President Trump’s budget proposal threatens the lifeblood of General Aviation.
Over the past couple of days, the general aviation community has responded to a common threat to our way of flight. Earlier this week President Trump issued his budget, and while there is no shortage of controversy associated with it, for those of us who love personal and business flying, there was a single terrible surprise. The administration’s proposed budget calls for the privatization of air traffic control, adopting a proposal that US Representative Bill Shuster (R, PA) has been pushing for the past two years that would hand control of ATC to the airlines. Shuster is dating an airline lobbyist, but even the strong appearance of undue influence hasn’t stopped him from pushing for the legislation at every turn.

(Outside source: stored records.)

Source: an optimization exercise on an open RTL-to-GDS flow (aim: small area). Production flows keep margins and buffers that such runs may drop.
Only simulation tests tie the RTL to the original design; equivalence was not proved.
The clock port is modelled as an ideal driver; clocking choices that lean on that would not hold on a real chip.
Power is estimated from default activity; no workload was simulated.

v6:
Design dualport_1rw1w_be, start of the top module:
module dualport_1rw1w_be
#(
  parameter int DW      = 32,
  parameter int AW      = 6,
  parameter int BYTE_W  = 8,
  localparam int NB     = DW / BYTE_W,
  localparam int DEPTH  = 1 << AW
) (
  input  logic          clk,
  input  logic          rst_n,
  input  logic          ena,
  input  logic [NB-1:0] wea,
  input  logic [AW-1:0] addra,
  input  logic [DW-1:0] dia,
  output logic [DW-1:0] doa,
  output logic          doa_vld,
  input  logic          enb,
  input  logic [NB-1:0] beb,
  input  logic [AW-1:0] addrb,
  input  logic [DW-1:0] dib,
  output logic          init_busy,
  output logic          collision
);
export LEC_CHECK = 0
export CAP_MARGIN = 10
export CORE_MARGIN = 2
export CORE_UTILIZATION = 65
export SLEW_MARGIN = 10
export SYNTH_HIERARCHICAL = 1
create_clock -name core_clock -period 5.0 [get_ports {clk}]
standard.sh (not shown) runs the stock make flow with config.mk's settings and CLKGATE_MAP_FILE= SYNTH_SCRIPT=/design/flow/synth_recipe.tcl, a recipe that flattens the netlist after the stock synthesis.
==> flow/flow/run.sh <==
#!/bin/bash
# Own layout flow: the standard synthesis and ORFS layout, with these changes:
#  - ports are buffered with buf_1 instead of ORFS's default choice,
#  - after detailed placement, cells with spare slack are downsized
#    (repair_timing -recover_power) and placement is legalised again,
#  - clock tree synthesis uses clkbuf_8 in clusters of up to 26 sinks and
#    inserts no dummy loads; leaf buffers whose flip-flops see a slow clock
#    edge are then upsized to clkbuf_16.
# Each step's full output goes to a log file of its own in this folder
# (ORFS also keeps its per-stage logs under orfs/logs).
set -euo pipefail
W=$(pwd)
F=$W/flow
bash standard.sh synth > synth.log 2>&1
bash standard.sh \
  "BUFFER_PORTS_ARGS=-buffer_cell sky130_fd_sc_hd__buf_1" \
  "POST_DETAIL_PLACE_TCL=$F/downsize.tcl" \
  "CTS_ARGS=-sink_clustering_enable -repair_clock_nets -buf_list sky130_fd_sc_hd__clkbuf_8 -sink_clustering_size 26 -sink_clustering_max_diameter 80 -dont_use_dummy_load" \
  "POST_CTS_TCL=$F/post_cts.tcl" \
  finish > layout.log 2>&1
==> flow/flow/post_cts.tcl <==
# After clock tree synthesis: upsize the leaf clock buffers whose flip-flops
# see a clock slew above 105 ps, then legalise the placement again.
source [file join [file dirname [info script]] clock_slew.tcl]
estimate_parasitics -placement
fix_clock_slew 0.105
detailed_placement
check_placement -verbose
estimate_parasitics -placement
Other scripts of this flow, unchanged in this note and not shown: flow/flow/clock_slew.tcl, flow/flow/downsize.tcl
Here is what was changed in the inputs of v7 compared with v6.
Settings: a change of CAP_MARGIN from 10 to 20; a change of SLEW_MARGIN from 10 to 20.
-- flow/flow/run.sh --
<<< v6, line 3
#  - ports are buffered with buf_1 instead of ORFS's default choice,
>>> v7, line 3
#  - ports are buffered with buf_2 instead of ORFS's default choice,
<<< v6, line 16
  "BUFFER_PORTS_ARGS=-buffer_cell sky130_fd_sc_hd__buf_1" \
>>> v7, line 16
  "BUFFER_PORTS_ARGS=-buffer_cell sky130_fd_sc_hd__buf_2" \
-- flow/flow/post_cts.tcl --
<<< v6, line 2
# see a clock slew above 105 ps, then legalise the placement again.
>>> v7, line 2
# see a clock slew above 100 ps, then legalise the placement again.
<<< v6, line 5
fix_clock_slew 0.105
>>> v7, line 5
fix_clock_slew 0.100
Comparing v7 with v6, the number of nets in the finished design came out essentially unchanged. As far as area of all sequential standard cells goes, v6 and v7 are indistinguishable; the numbers are identical. The relative area of clock buffers and inverters in the final design was comparable across v7 and v6. Clock period minus worst slack in v7 vs v6: down 0.033 ns. Against v6, v7 comes in 1.4 points higher on met1 track utilization from global routing. Against v6 as the reference, v7 delivers a higher setup slack of the critical path after layout. Combinational fraction of design power across v7 and v6: no real change. v7 vs v6 — highest clock frequency the design can meet rose 0.76%.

As the Trump team establishes itself in Washington, it has become clear that decentralizing government—at least as far as services are concerned—wasn’t just a talking point. Undoing government involvement in every manner of industry is one of the defining philosophies of this administration. So none of us should be surprised that privatizing air traffic control (and handing its control over to the airlines) is one of the changes called for in the President’s budget proposal.

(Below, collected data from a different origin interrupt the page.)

Background: an optimization exercise with open tools, aiming at small area, a short achievable clock period and few clock cycles per item. Do not read the settings as production practice. Function was checked by simulation only, so behaviour that the tests miss may differ from the original.

== JK ==
## fnv_lane_mix
module fnv_lane_mix #(
  parameter int             LANES     = 4,
  parameter int             W         = 32,
  parameter logic [W-1:0]   FNV_PRIME = 32'h01000193
) (
  input  logic               clk,
  input  logic               rst,
  input  logic               in_valid,
  output logic               in_ready,
  input  logic [1:0]         mode,
  input  logic [LANES*W-1:0] a,
  input  logic [LANES*W-1:0] b,
  output logic               out_valid,
  input  logic               out_ready,
  output logic [LANES*W-1:0] c,
  output logic [W-1:0]       digest,
  output logic               out_err
);
For scale: about 490 flip-flops, ~430 I/O pins.
clock: 7.0 ns
lec_check: 0
cap_margin: 20
core_margin: 2
core_utilization: 65
cts_buf_list: sky130_fd_sc_hd__clkbuf_8
setup_slack_margin: 1.9
slew_margin: 20
standard.sh (not shown) runs the stock make flow with config.mk's settings and CLKGATE_MAP_FILE= SYNTH_SCRIPT=/design/flow/synth_recipe.tcl, a recipe that flattens the netlist after the stock synthesis.
==> flow/flow/run.sh <==
#!/bin/bash
# Standard layout, but the port buffers that placement inserts on every input and
# output are the smallest buffer (buf_1); timing repair resizes them where needed.
set -euo pipefail
bash standard.sh BUFFER_PORTS_ARGS="-buffer_cell sky130_fd_sc_hd__buf_1" finish > flow_standard.log 2>&1
Testbench counts of JK, summed over its fixed seeds: cycles 4,824, items 4,800.
Input-level comparison between MS and JK:
# JK
export LEC_CHECK = 0
export CAP_MARGIN = 20
export CORE_MARGIN = 2
export CORE_UTILIZATION = 65
export CTS_BUF_LIST = sky130_fd_sc_hd__clkbuf_8
export SETUP_SLACK_MARGIN = 1.9
export SLEW_MARGIN = 20
create_clock -name core_clock -period 7.0 [get_ports {clk}]
# MS
export LEC_CHECK = 0
export CAP_MARGIN = 20
export CORE_MARGIN = 2
export CORE_UTILIZATION = 65
export CTS_BUF_LIST = sky130_fd_sc_hd__clkbuf_8
export CTS_CLUSTER_DIAMETER = 50
export CTS_CLUSTER_SIZE = 18
export SETUP_SLACK_MARGIN = 1.8
export SLEW_MARGIN = 20
create_clock -name core_clock -period 7.0 [get_ports {clk}]
Notes after the runs:
- Looking at critical path depth, MS sits above JK.
- Final critical-path setup slack (lower): JK
- Via count (lower): MS
- Min total wire length after detailed routing across MS and JK: MS
- Compared with JK, MS shows a count of clock-buffer cells in the layout that is 44% lower.
- JK ended up with mode[0] as its start point of the critical path; MS ended up with f1_q.
- Diff MS and JK: number of buffers created by CTS higher in JK
- MS vs JK, clock period minus final worst setup slack went down by 0.0042 ns.
- MS vs JK: maximum number of pins on one net before global-route repair up by more than 10%
diff inputs: MS => AL
# MS
export LEC_CHECK = 0
export CAP_MARGIN = 20
export CORE_MARGIN = 2
export CORE_UTILIZATION = 65
export CTS_BUF_LIST = sky130_fd_sc_hd__clkbuf_8
export CTS_CLUSTER_DIAMETER = 50
export CTS_CLUSTER_SIZE = 18
export SETUP_SLACK_MARGIN = 1.8
export SLEW_MARGIN = 20
create_clock -name core_clock -period 7.0 [get_ports {clk}]
# AL
export LEC_CHECK = 0
export CAP_MARGIN = 20
export CORE_MARGIN = 2
export CORE_UTILIZATION = 65
export CTS_BUF_LIST = sky130_fd_sc_hd__clkbuf_8
export SETUP_SLACK_MARGIN = 1.4
export SLEW_MARGIN = 20
create_clock -name core_clock -period 7.0 [get_ports {clk}]
==> summary.txt <==
- Highest fanout seen on the critical path ended up 10 higher on AL than on MS.
- Area growth from synthesis to final layout in AL is 1.5 points lower than in MS
Edits applied to the flow inputs when going from AL to TR:
# AL
export LEC_CHECK = 0
export CAP_MARGIN = 20
export CORE_MARGIN = 2
export CORE_UTILIZATION = 65
export CTS_BUF_LIST = sky130_fd_sc_hd__clkbuf_8
export SETUP_SLACK_MARGIN = 1.4
export SLEW_MARGIN = 20
create_clock -name core_clock -period 7.0 [get_ports {clk}]
# TR
export LEC_CHECK = 0
export CAP_MARGIN = 20
export CORE_MARGIN = 2
export CORE_UTILIZATION = 65
export CTS_BUF_LIST = sky130_fd_sc_hd__clkbuf_8
export SETUP_SLACK_MARGIN = 2.0
export SLEW_MARGIN = 20
create_clock -name core_clock -period 7.0 [get_ports {clk}]
[summary]
- Summary of TR over AL: fraction of layout cells with a size suffix above 1 higher; count of clock-net buffers in the final layout fell by 2; clock network area share went down by 0.29 points; arrival time of data at the critical path endpoint went down; worst hold slack ~0 delta.
- TR — fraction of standard cell area that is sequential 2.5 points lower, AL as reference

## what the ideal ports hide
In the flow no input, the clock included, has a driving cell. The finished layouts below were timed again as built, in two steps. Step 1 sets driving cells, clkbuf_16 on the clock port and buf_2 on the other inputs (assumed; they add their load-dependent delay and slew). Step 2 also shifts input and output timing later by t, the mid clock arrival at the registers, as if the neighbouring blocks saw the same clock. a / b / c = ideal / step 1 / step 2; a / b = the first two.
run	shift t [ns]	slack for setup (ns)	worst setup path at the end	clock arrival spread, ns
JK	0.739	1.821 / 1.626 / 0.887	input to register	0.036 / 0.036
MS	0.730	1.825 / 1.735 / 1.005	input to register	0.034 / 0.035
AL	0.731	1.555 / 1.573 / 0.842	input to register	0.040 / 0.040
TR	0.740	1.837 / 1.674 / 0.934	input to register	0.059 / 0.059
After both steps every run listed still meets setup and hold. For JK, which loses most, drivers alone change the setup slack by -0.195 ns; drivers and shift together by -0.934 ns.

It shouldn’t be this way. Instead of draining Shuster’s swampy corner of Washington politics, Trump’s team adopted Shuster’s proposal hook, line and stinker. Make no mistake about it, the proposal is a body-blow to general aviation, and the major GA organizations weighed in immediately with a stern call to abandon the proposal.

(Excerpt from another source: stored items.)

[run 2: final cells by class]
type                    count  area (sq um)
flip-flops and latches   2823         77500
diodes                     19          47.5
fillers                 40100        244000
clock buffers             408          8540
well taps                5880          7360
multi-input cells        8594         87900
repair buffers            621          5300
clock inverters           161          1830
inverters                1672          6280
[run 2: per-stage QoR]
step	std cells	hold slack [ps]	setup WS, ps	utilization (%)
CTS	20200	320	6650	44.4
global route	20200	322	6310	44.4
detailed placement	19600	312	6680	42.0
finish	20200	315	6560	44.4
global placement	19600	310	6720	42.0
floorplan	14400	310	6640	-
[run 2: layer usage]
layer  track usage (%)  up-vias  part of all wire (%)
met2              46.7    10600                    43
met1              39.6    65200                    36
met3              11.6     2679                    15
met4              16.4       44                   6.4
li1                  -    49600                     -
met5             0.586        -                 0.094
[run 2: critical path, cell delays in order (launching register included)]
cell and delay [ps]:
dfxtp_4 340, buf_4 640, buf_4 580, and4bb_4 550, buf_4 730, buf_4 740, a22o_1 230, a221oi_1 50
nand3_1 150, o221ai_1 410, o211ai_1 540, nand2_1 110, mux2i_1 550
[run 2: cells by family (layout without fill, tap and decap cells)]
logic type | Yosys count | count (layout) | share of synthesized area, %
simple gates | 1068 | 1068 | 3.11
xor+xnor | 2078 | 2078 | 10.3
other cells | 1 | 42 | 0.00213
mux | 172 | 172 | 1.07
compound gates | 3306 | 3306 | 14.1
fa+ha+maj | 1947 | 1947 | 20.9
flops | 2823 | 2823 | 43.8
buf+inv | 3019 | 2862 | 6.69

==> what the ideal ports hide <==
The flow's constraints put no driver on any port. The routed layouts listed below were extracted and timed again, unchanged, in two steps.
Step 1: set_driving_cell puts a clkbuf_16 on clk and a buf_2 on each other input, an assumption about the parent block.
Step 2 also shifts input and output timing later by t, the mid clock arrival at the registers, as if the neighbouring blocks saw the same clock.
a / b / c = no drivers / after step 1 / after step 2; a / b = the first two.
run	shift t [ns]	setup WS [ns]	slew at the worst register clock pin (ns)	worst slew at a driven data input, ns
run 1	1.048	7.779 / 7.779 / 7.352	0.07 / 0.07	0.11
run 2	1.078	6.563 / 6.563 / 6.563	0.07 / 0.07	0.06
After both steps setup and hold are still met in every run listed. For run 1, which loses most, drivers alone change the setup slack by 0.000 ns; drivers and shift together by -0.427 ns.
Source: an optimization exercise on an open RTL-to-GDS flow (aim: small area, a short achievable clock period and few clock cycles per item). Production flows keep margins and buffers that such runs may drop.
Only simulation tests tie the RTL to the original design; equivalence was not proved.
No activity file was given, so power comes from the tool's default toggle rates.

==> yarrow <==
==> flow/design.v <==
`timescale 1ns/1ps
`default_nettype none
package core_pkg;
	typedef logic [31:0] word_t;
	typedef logic [4:0] reg_addr_t;
	localparam logic [6:0] OPC_OP     = 7'b0110011;
	localparam logic [6:0] OPC_OP_IMM = 7'b0010011;
	typedef enum logic [3:0] {
		ALU_ADD  = 4'b0000,
		ALU_SLL  = 4'b0001,
		ALU_SLT  = 4'b0010,
		ALU_SLTU = 4'b0011,
		ALU_XOR  = 4'b0100,
		ALU_SRL  = 4'b0101,
		ALU_OR   = 4'b0110,
		ALU_AND  = 4'b0111,
		ALU_SUB  = 4'b1000,
		ALU_SRA  = 4'b1101
	} alu_op_e;
	typedef struct packed {
		logic [6:0] funct7;
		reg_addr_t  rs2;
		reg_addr_t  rs1;
		logic [2:0] funct3;
		reg_addr_t  rd;
		logic [6:0] opcode;
	} r_type_t;
	typedef struct packed {
		logic [11:0] imm12;
		reg_addr_t   rs1;
		logic [2:0]  funct3;
		reg_addr_t   rd;
		logic [6:0]  opcode;
	} i_type_t;
	typedef union packed {
		r_type_t r;
		i_type_t i;
	} instr_u;
	typedef struct packed {
		logic      valid;
		alu_op_e   alu_op;
		reg_addr_t rd;
		word_t     op_a;
		word_t     op_b;
	} dec_t;
	typedef struct packed {
		logic      valid;
		reg_addr_t rd;
		word_t     data;
	} fwd_t;
	typedef struct packed {
		reg_addr_t rd;
		word_t     data;
	} wb_t;
endpackage
`default_nettype wire
`timescale 1ns/1ps
`default_nettype none
module reg_file (
	input  logic        clk,
	input  logic        arst_n,
	input  logic [4:0]  ra1,
	input  logic [4:0]  ra2,
	output logic [31:0] rd1,
	output logic [31:0] rd2,
	input  logic        we,
	input  logic [4:0]  wa,
	input  logic [31:0] wd
);
	logic [31:0] regs [1:31];
	logic [31:1] wrn;
	always_ff @(posedge clk or negedge arst_n) begin
		if (!arst_n) begin
			wrn <= '0;
		end else begin
			for (int k = 1; k < 32; k++) begin
				if (we && (wa == k)) begin
					wrn[k] <= 1'b1;
				end
			end
		end
	end
	genvar i;
	generate
		for (i = 1; i < 32; i++) begin : g_reg
			always_ff @(posedge clk) begin
				if (we && (wa == i)) begin
					regs[i] <= wd;
				end
			end
		end
	endgenerate
	always_comb begin
		rd1 = '0;
		rd2 = '0;
		for (int k = 1; k < 32; k++) begin
			rd1 = rd1 | (regs[k] & {32{wrn[k] && (ra1 == k)}});
			rd2 = rd2 | (regs[k] & {32{wrn[k] && (ra2 == k)}});
		end
	end
endmodule
`default_nettype wire
`timescale 1ns/1ps
`default_nettype none
module decode_stage (
	input  logic        clk,
	input  logic        arst_n,
	input  logic [31:0] instr,
	input  logic        instr_valid,
	input  logic        adv,
	input  logic [31:0] e_p,
	input  logic [32:0] e_c,
	input  logic [31:0] e_sl,
	input  logic [31:0] e_sr,
	input  logic        e_lt,
	input  logic        e_ltu,
	input  logic [31:0] e_logic,
	input  logic        x_valid,
	input  logic [4:0]  x_rd,
	input  logic [31:0] x_data,
	output logic        d_valid,
	output logic [4:0]  d_rd,
	output logic [31:0] d_a,
	output logic [31:0] d_bx,
	output logic        d_cin,
	output logic        d_sra,
	output logic [7:0]  d_sel,
	output logic [3:0]  d_sh1,
	output logic [3:0]  d_sh2
);
	logic        is_op;
	logic        is_imm;
	logic [4:0]  rd;
	logic [2:0]  f3;
	logic [4:0]  rs1;
	logic [4:0]  rs2;
	logic [11:0] imm12;
	assign is_op  = (instr[6:0] == core_pkg::OPC_OP);
	assign is_imm = (instr[6:0] == core_pkg::OPC_OP_IMM);
	assign rd     = instr[11:7];
	assign f3     = instr[14:12];
	assign rs1    = instr[19:15];
	assign rs2    = instr[24:20];
	assign imm12  = instr[31:20];
	logic [7:0] sel;
	logic       sub;
	logic       inv_b;
	always_comb begin
		sel = '0;
		sel[f3] = 1'b1;
	end
	assign sub = (f3 == 3'b000) && is_op && imm12[10];
	assign inv_b = sub || (f3[2:1] == 2'b01);
	logic [31:0] rf1;
	logic [31:0] rf2;
	logic a_alu, a_x, a_rf;
	logic b_alu, b_x, b_rf;
	assign a_alu = d_valid && (d_rd == rs1) && (rs1 != 5'd0);
	assign a_x   = !a_alu && x_valid && (x_rd == rs1) && (rs1 != 5'd0);
	assign a_rf  = !a_alu && !a_x;
	assign b_alu = d_valid && (d_rd == rs2) && (rs2 != 5'd0);
	assign b_x   = !b_alu && x_valid && (x_rd == rs2) && (rs2 != 5'd0);
	assign b_rf  = !b_alu && !b_x;
	reg_file i_reg_file (
		.clk    (clk),
		.arst_n (arst_n),
		.ra1    (rs1),
		.ra2    (rs2),
		.rd1    (rf1),
		.rd2    (rf2),
		.we     (x_valid),
		.wa     (x_rd),
		.wd     (x_data)
	);
	logic [31:0] a_early;
	logic [31:0] b_early;
	assign a_early = ({32{a_alu}} & e_logic) | ({32{a_x}} & x_data) | ({32{a_rf}} & rf1);
	assign b_early = ({32{b_alu}} & e_logic) | ({32{b_x}} & x_data) | ({32{b_rf}} & rf2);
	function automatic logic [31:0] fwd_late(
		input logic        take,
		input logic        inv,
		input logic [7:0]  esel,
		input logic [31:0] ep,
		input logic [32:0] ec,
		input logic [31:0] sl,
		input logic [31:0] sr,
		input logic        lt,
		input logic        ltu,
		input logic [31:0] early
	);
		logic [31:0] base;
		logic [31:0] h0;
		logic [31:0] h1;
		logic [31:0] v;
		base = ({32{take & esel[1]}} & sl)
			| ({32{take & esel[5]}} & sr)
			| early;
		h0 = (base | ({32{take & esel[0]}} & ep)) ^ {32{inv}};
		h1 = (base | ({32{take & esel[0]}} & ~ep)) ^ {32{inv}};
		for (int i = 0; i < 32; i++) begin
			v[i] = ec[i] ? h1[i] : h0[i];
		end
		v[0] = v[0] ^ ((take & esel[2] & lt) | (take & esel[3] & ltu));
		fwd_late = v;
	endfunction
	logic [31:0] a_val;
	logic [31:0] b_fwd;
	logic [31:0] b_val;
	logic [31:0] b_raw;
	assign a_val = fwd_late(a_alu, 1'b0, d_sel, e_p, e_c, e_sl, e_sr, e_lt, e_ltu, a_early);
	assign b_fwd = fwd_late(b_alu, inv_b, d_sel, e_p, e_c, e_sl, e_sr, e_lt, e_ltu, b_early);
	assign b_raw = !is_imm ? (b_fwd ^ {32{inv_b}})
		: (f3[1:0] == 2'b01) ? {27'b0, rs2}
		: {{20{imm12[11]}}, imm12};
	assign b_val = !is_imm ? b_fwd : (b_raw ^ {32{inv_b}});
	logic [3:0] sh1;
	logic [3:0] sh2;
	always_comb begin
		sh1 = '0;
		sh2 = '0;
		sh1[b_raw[1:0]] = 1'b1;
		sh2[b_raw[3:2]] = 1'b1;
	end
	always_ff @(posedge clk or negedge arst_n) begin
		if (!arst_n) begin
			d_valid <= 1'b0;
		end else if (adv) begin
			d_valid <= instr_valid && (is_op || is_imm);
		end
	end
	always_ff @(posedge clk) begin
		if (adv) begin
			d_rd  <= rd;
			d_a   <= a_val;
			d_bx  <= b_val;
			d_cin <= inv_b;
			d_sra <= imm12[10];
			d_sel <= sel;
			d_sh1 <= sh1;
			d_sh2 <= sh2;
		end
	end
endmodule
`default_nettype wire
`timescale 1ns/1ps
`default_nettype none
module execute_stage (
	input  logic [31:0] a,
	input  logic [31:0] bx,
	input  logic        cin,
	input  logic        sra,
	input  logic [7:0]  sel,
	input  logic [3:0]  sh1,
	input  logic [3:0]  sh2,
	output logic [31:0] p,
	output logic [32:0] c,
	output logic [31:0] sl,
	output logic [31:0] sr,
	output logic        lt,
	output logic        ltu,
	output logic [31:0] logic_res,
	output logic [31:0] res
);
	logic [31:0] g;
	logic [32:0] sum_x;
	logic        cout;
	logic [31:0] sum;
	assign p = a ^ bx;
	assign g = a & bx;
	assign {cout, sum_x} = {1'b0, a, 1'b1} + {1'b0, bx, cin};
	assign sum = sum_x[32:1];
	assign c = {cout, sum ^ p};
	assign ltu = !c[32];
	assign lt  = (a[31] == bx[31]) ? a[31] : sum[31];
	assign logic_res = ({32{sel[4]}} & p)
		| ({32{sel[6]}} & (a | bx))
		| ({32{sel[7]}} & g);
	logic [31:0] l1, l2;
	logic [63:0] rx;
	logic [31:0] r1, r2;
	assign l1 = ({32{sh1[0]}} & a) | ({32{sh1[1]}} & {a[30:0], 1'b0})
		| ({32{sh1[2]}} & {a[29:0], 2'b0}) | ({32{sh1[3]}} & {a[28:0], 3'b0});
	assign l2 = ({32{sh2[0]}} & l1) | ({32{sh2[1]}} & {l1[27:0], 4'b0})
		| ({32{sh2[2]}} & {l1[23:0], 8'b0}) | ({32{sh2[3]}} & {l1[19:0], 12'b0});
	assign sl = bx[4] ? {l2[15:0], 16'b0} : l2;
	assign rx = {{32{sra & a[31]}}, a};
	assign r1 = ({32{sh1[0]}} & rx[31:0]) | ({32{sh1[1]}} & rx[32:1])
		| ({32{sh1[2]}} & rx[33:2]) | ({32{sh1[3]}} & rx[34:3]);
	logic [63:0] r1x;
	assign r1x = {{32{sra & a[31]}}, r1};
	assign r2 = ({32{sh2[0]}} & r1x[31:0]) | ({32{sh2[1]}} & r1x[35:4])
		| ({32{sh2[2]}} & r1x[39:8]) | ({32{sh2[3]}} & r1x[43:12]);
	assign sr = bx[4] ? {{16{sra & a[31]}}, r2[31:16]} : r2;
	assign res = ({32{sel[0]}} & sum)
		| ({32{sel[1]}} & sl)
		| ({32{sel[2]}} & {31'b0, lt})
		| ({32{sel[3]}} & {31'b0, ltu})
		| ({32{sel[5]}} & sr)
		| logic_res;
endmodule
`default_nettype wire
`timescale 1ns/1ps
`default_nettype none
module result_stage (
	input  logic        clk,
	input  logic        arst_n,
	input  logic        d_valid,
	input  logic [4:0]  d_rd,
	input  logic [31:0] alu_res,
	output logic        adv,
	output logic        x_valid,
	output logic [4:0]  x_rd,
	output logic [31:0] x_data,
	output logic [36:0] wb,
	output logic        wb_valid,
	input  logic        wb_ready
);
	assign adv = !x_valid || wb_ready;
	always_ff @(posedge clk or negedge arst_n) begin
		if (!arst_n) begin
			x_valid <= 1'b0;
		end else if (adv) begin
			x_valid <= d_valid;
		end
	end
	always_ff @(posedge clk) begin
		if (adv) begin
			x_rd   <= d_rd;
			x_data <= alu_res;
		end
	end
	assign wb_valid = x_valid;
	assign wb       = {x_rd, x_data};
endmodule
`default_nettype wire
`timescale 1ns/1ps
`default_nettype none
module core_top (
	input  logic  clk,
	input  logic  arst_n,
	input  logic [31:0] instr,
	input  logic  instr_valid,
	output logic  instr_ready,
	output logic [36:0] wb,
	output logic  wb_valid,
	input  logic  wb_ready
);
	logic adv;
	logic        d_valid;
	logic [4:0]  d_rd;
	logic [31:0] d_a;
	logic [31:0] d_bx;
	logic        d_cin;
	logic        d_sra;
	logic [7:0]  d_sel;
	logic [3:0]  d_sh1;
	logic [3:0]  d_sh2;
	logic [31:0] e_p;
	logic [32:0] e_c;
	logic [31:0] e_sl;
	logic [31:0] e_sr;
	logic        e_lt;
	logic        e_ltu;
	logic [31:0] e_logic;
	logic [31:0] alu_res;
	logic        x_valid;
	logic [4:0]  x_rd;
	logic [31:0] x_data;
	assign instr_ready = adv;
	decode_stage i_decode_stage (
		.clk         (clk),
		.arst_n      (arst_n),
		.instr       (instr),
		.instr_valid (instr_valid),
		.adv         (adv),
		.e_p         (e_p),
		.e_c         (e_c),
		.e_sl        (e_sl),
		.e_sr        (e_sr),
		.e_lt        (e_lt),
		.e_ltu       (e_ltu),
		.e_logic     (e_logic),
		.x_valid     (x_valid),
		.x_rd        (x_rd),
		.x_data      (x_data),
		.d_valid     (d_valid),
		.d_rd        (d_rd),
		.d_a         (d_a),
		.d_bx        (d_bx),
		.d_cin       (d_cin),
		.d_sra       (d_sra),
		.d_sel       (d_sel),
		.d_sh1       (d_sh1),
		.d_sh2       (d_sh2)
	);
	execute_stage i_execute_stage (
		.a         (d_a),
		.bx        (d_bx),
		.cin       (d_cin),
		.sra       (d_sra),
		.sel       (d_sel),
		.sh1       (d_sh1),
		.sh2       (d_sh2),
		.p         (e_p),
		.c         (e_c),
		.sl        (e_sl),
		.sr        (e_sr),
		.lt        (e_lt),
		.ltu       (e_ltu),
		.logic_res (e_logic),
		.res       (alu_res)
	);
	result_stage i_result_stage (
		.clk      (clk),
		.arst_n   (arst_n),
		.adv      (adv),
		.d_valid  (d_valid),
		.d_rd     (d_rd),
		.alu_res  (alu_res),
		.x_valid  (x_valid),
		.x_rd     (x_rd),
		.x_data   (x_data),
		.wb       (wb),
		.wb_valid (wb_valid),
		.wb_ready (wb_ready)
	);
endmodule
`default_nettype wire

EAA president Jack Pelton issued a statement that perfectly outlined the numerous and weighty problems with the proposal, citing several details of the proposal while also nailing the big problem. “Those stakeholders,” Pelton wrote in the release, “that are the best funded, best equipped, and/or carry the most passengers [i.e., the airlines] will likely be the best served in a privatized system.” And Pelton identified the big threat to us, writing that “General aviation will lose over time to economically powerful interests whose primary goal is to obtain control over the system and its resources. They will seek to minimize their own direct operating costs by reducing or eliminating services that do not directly address their needs and/or by shifting cost burdens onto other users of the system.”
I’ll take it a step further. If you can think of anything the airlines could do to curtail general aviation that would give it better access to airports or airspace while make its business model more profitable, they are very likely to do just that. This will mean higher fees for travelers, less access to GA to airports we share with the airlines, less funding for keeping aviation decentralized and community based, and user fees for those of us who use ATC services.
It’s not just the aviation alphabets who are strongly opposed to the proposal. Conservative commentator Grover Norquist, president of the smaller-government group Americans for Tax Reform, in a letter to the administration said the privatization proposal risked higher taxes and user fees for many Americans. He also worried that the proposal would carve out a funding apparatus over which Congress, and hence the American people, would have little control. The FAA’s current stop-gap funding bill ends in September. We hope we get a more common sense solution to a long term funding for all of aviation and not just the segment with the most money to throw Washington's way.